Prep as Much as Possible
It’s much easier to make it to the gym if you streamline it to be as easy as possible ahead of time. (This is especially true if you plan to go in the morning.) For example, lay out your gym clothes to put on or, if you’re going later in the day, pack them away in your gym bag with everything else you’d need. If you’re taking pre-workout or supplements, have those ready to go minus the water. Many fitness pros even recommend sleeping in your gym clothes (for morning-goers) if you really want to commit. Whatever your routine will require, making it easier for yourself ahead of time sets you up for success.

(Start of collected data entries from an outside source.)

This is an optimization exercise on Yosys and OpenROAD, whose aim is small area and a short achievable clock period, not a production implementation. Only simulation tests tie the RTL to the original design; equivalence was not proved. Power and IR drop assume default switching activity.

==> design/flow/design.v <==
package mem_pkg;
    localparam int WORD_W = 32;
    localparam int BE_W   = 4;
    localparam int MAX_AW = 64;
    function automatic logic addr_ok(
        input logic [MAX_AW-1:0] addr,
        input int unsigned       depth
    );
        logic [MAX_AW-1:0] idx;
        idx = addr >> 2;
        addr_ok = (addr[1:0] == 2'b00) && (idx < MAX_AW'(depth));
    endfunction
endpackage
module mem_array #(
    parameter int DEPTH = 64,
    parameter int IW    = 6
) (
    input  logic                       clk_i,
    input  logic [DEPTH-1:0]           wsel_i,
    input  logic [mem_pkg::BE_W-1:0]   wbe_i,
    input  logic [DEPTH-1:0]           rsel_i,
    input  logic [mem_pkg::WORD_W-1:0] wdata_i,
    output logic [mem_pkg::WORD_W-1:0] rdata_o
);
    logic [DEPTH-1:0][mem_pkg::WORD_W-1:0] mem;
    for (genvar w = 0; w < DEPTH; w++) begin : g_word
        for (genvar b = 0; b < mem_pkg::BE_W; b++) begin : g_byte
            always_ff @(posedge clk_i) begin
                if (wbe_i[b] && wsel_i[w]) begin
                    mem[w][8*b +: 8] <= wdata_i[8*b +: 8];
                end
            end
        end
    end
    for (genvar i = 0; i < mem_pkg::WORD_W; i++) begin : g_col
        logic [DEPTH-1:0] col;
        for (genvar w = 0; w < DEPTH; w++) begin : g_bit
            assign col[w] = mem[w][i];
        end
        mem_rd_col u_col (
            .sel_i (rsel_i),
            .d_i   (col),
            .q_o   (rdata_o[i])
        );
    end
endmodule
module mem_rd_col (
    input  logic [63:0] sel_i,
    input  logic [63:0] d_i,
    output logic        q_o
);
    logic [21:0] t_n;    
    logic [5:0]  g;      
    logic [1:0]  h_n;
    for (genvar k = 0; k < 21; k++) begin : g_aoi
        mem_aoi222 u_aoi (
            .a0 (sel_i[3*k]),   .b0 (d_i[3*k]),
            .a1 (sel_i[3*k+1]), .b1 (d_i[3*k+1]),
            .a2 (sel_i[3*k+2]), .b2 (d_i[3*k+2]),
            .y  (t_n[k])
        );
    end
    mem_nand2 u_last (.a(sel_i[63]), .b(d_i[63]), .y(t_n[21]));
    for (genvar k = 0; k < 5; k++) begin : g_nd
        mem_nand4 u_nd (.a(t_n[4*k]), .b(t_n[4*k+1]), .c(t_n[4*k+2]), .d(t_n[4*k+3]), .y(g[k]));
    end
    mem_nand2 u_nd5 (.a(t_n[20]), .b(t_n[21]), .y(g[5]));
    mem_nor3 u_nr0 (.a(g[0]), .b(g[1]), .c(g[2]), .y(h_n[0]));
    mem_nor3 u_nr1 (.a(g[3]), .b(g[4]), .c(g[5]), .y(h_n[1]));
    mem_nand2 u_out (.a(h_n[0]), .b(h_n[1]), .y(q_o));
endmodule
module mem_aoi222 (
    input  logic a0, b0, a1, b1, a2, b2,
    output logic y
);
    assign y = !((a0 && b0) || (a1 && b1) || (a2 && b2));
endmodule
module mem_nand4 (
    input  logic a, b, c, d,
    output logic y
);
    assign y = !(a && b && c && d);
endmodule
module mem_nand2 (
    input  logic a, b,
    output logic y
);
    assign y = !(a && b);
endmodule
module mem_nor3 (
    input  logic a, b, c,
    output logic y
);
    assign y = !(a || b || c);
endmodule
module mem_responder #(
    parameter int DEPTH_WORDS = 64,
    parameter int WAIT_STATES = 2,
    parameter int ADDR_W      = 32
) (
    input  logic              clk,
    input  logic              reset,
    input  logic              req,
    input  logic              we,
    input  logic [ADDR_W-1:0] addr,
    input  logic [mem_pkg::WORD_W-1:0] wdata,
    input  logic [mem_pkg::BE_W-1:0]   be,
    output logic [mem_pkg::WORD_W-1:0] rdata,
    output logic              ready,
    output logic              err,
    output logic              busy
);
    localparam int IW = $clog2(DEPTH_WORDS);
    logic [mem_pkg::BE_W-1:0] be_w;
    assign be_w = be;
    logic                       busy_q, ready_q, err_q;
    logic [WAIT_STATES:1]       stage_q;     
    logic [7:0]                 hi_q, lo_q;  
    logic                       ok_q;
    logic [DEPTH_WORDS-1:0]     row;         
    logic [DEPTH_WORDS-1:0]     rsel_q;      
    logic [mem_pkg::BE_W-1:0]   wbe_q;       
    logic [mem_pkg::WORD_W-1:0] wdata_q;
    logic [mem_pkg::WORD_W-1:0] rdata_q;
    logic [mem_pkg::WORD_W-1:0] ram_rdata;
    logic                       acc, ok;
    assign acc = req && !busy_q;
    assign ok  = mem_pkg::addr_ok(mem_pkg::MAX_AW'(addr), DEPTH_WORDS);
    always_ff @(posedge clk or negedge reset) begin
        if (!reset) begin
            busy_q  <= 1'b0;
            stage_q <= '0;
            ready_q <= 1'b0;
            err_q   <= 1'b0;
        end else begin
            busy_q  <= acc || (|stage_q);
            stage_q <= {stage_q[WAIT_STATES-1:1], acc};
            ready_q <= stage_q[WAIT_STATES];
            err_q   <= stage_q[WAIT_STATES] && !ok_q;
        end
    end
    always_ff @(posedge clk) begin
        if (!busy_q) begin
            hi_q  <= 8'(1) << addr[7:5];
            lo_q  <= 8'(1) << addr[4:2];
            ok_q  <= ok;
        end
    end
    always_comb begin
        for (int w = 0; w < DEPTH_WORDS; w++) row[w] = hi_q[w/8] && lo_q[w%8];
    end
    always_ff @(posedge clk or negedge reset) begin
        if (!reset) begin
            wbe_q <= '0;
        end else begin
            wbe_q <= (acc && we && ok) ? be_w : '0;
        end
    end
    always_ff @(posedge clk) begin
        wdata_q <= wdata;
    end
    always_ff @(posedge clk) begin
        rsel_q  <= ok_q ? row : '0;
        rdata_q <= ram_rdata;
    end
    mem_array #(
        .DEPTH (DEPTH_WORDS),
        .IW    (IW)
    ) u_array (
        .clk_i   (clk),
        .wsel_i  (row),
        .wbe_i   (wbe_q),
        .wdata_i (wdata_q),
        .rsel_i  (rsel_q),
        .rdata_o (ram_rdata)
    );
    assign rdata = rdata_q;
    assign ready = ready_q;
    assign err   = err_q;
    assign busy  = busy_q;
endmodule
==> design/flow/run.sh <==
#!/bin/bash
# synth_recipe.tcl (not shown) runs the flow's synth.tcl, then flattens the netlist and writes it again
# the make line also repeats each setting of config.mk as NAME=value (left out here)
make -C /OpenROAD-flow-scripts/flow DESIGN_CONFIG=/design/flow/config.mk WORK_HOME=/design/flow/orfs CLKGATE_MAP_FILE= SYNTH_SCRIPT=/design/flow/synth_recipe.tcl finish
==> design/flow/config.mk <==
export PLATFORM = sky130hd
export DESIGN_NAME = mem_responder
export DESIGN_NICKNAME = mem_responder
export VERILOG_FILES = /design/flow/design.v
export SDC_FILE = /design/flow/constraint.sdc
export NUM_CORES = 4
export LEC_CHECK = 0
export CAP_MARGIN = 20
export CORE_MARGIN = 2
export CORE_UTILIZATION = 68
export CTS_BUF_LIST = sky130_fd_sc_hd__clkbuf_16
export CTS_CLUSTER_DIAMETER = 100
export CTS_CLUSTER_SIZE = 20
export PLACE_DENSITY = 0.76
export SETUP_SLACK_MARGIN = 3.0
export SLEW_MARGIN = 20
export SYNTH_HIERARCHICAL = 1
export SYNTH_MINIMUM_KEEP_SIZE = 0
==> design/flow/constraint.sdc <==
create_clock -name core_clock -period 5.0 [get_ports {clk}]
set_input_delay 1.0000 -clock core_clock [delete_from_list [all_inputs] [get_ports {clk}]]
set_output_delay 1.0000 -clock core_clock [all_outputs]
set_load 0.01 [all_outputs]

Know What You’re Doing Going In
Instead of trying to wing it once there, have a workout plan in mind. This will require some prior research, but it will help exponentially in going if you have the intention of what you’re planning to do. Include details like if it’s cardio or weights, which exercises or machines, number of sets and reps, etc. And if you have no idea where to start, there are online resources like r/Fitness and apps like Kineticoach that can help jumpstart that journey. (Also don’t forget to ask your gym if they offer and complimentary trainer sessions!)
Hold Yourself Accountable
This is especially important if you’re struggling to consistently hit the gym. Some form of keeping yourself accountable is essential to build the habits you want. Self-tracking in a journal can work, but sometimes it’s a bit too easy to let ourselves off the hook. It’s best to meet a gym buddy like a real appointment, but if that’s not feasible, then even a tracking buddy with whom you can exchange progress can work wonders. If nothing else, there are apps and sites like stickK that help with self-accountability.
Learn from Your Patterns
If any point should be emphasized the most, it’s this: Learn from your patterns of wins and losses and adjust accordingly. If hitting the gym in the morning proves impossible, then adjust your schedule to accommodate lunch or evenings. If you find yourself skipping that one exercise because you hate doing it, then find a similar substitute that you like better. Overall, achieving your fitness goals can be quite similar to the flow of working for yourself: looking at what needs to be done, structuring it out and knocking out those items one by one.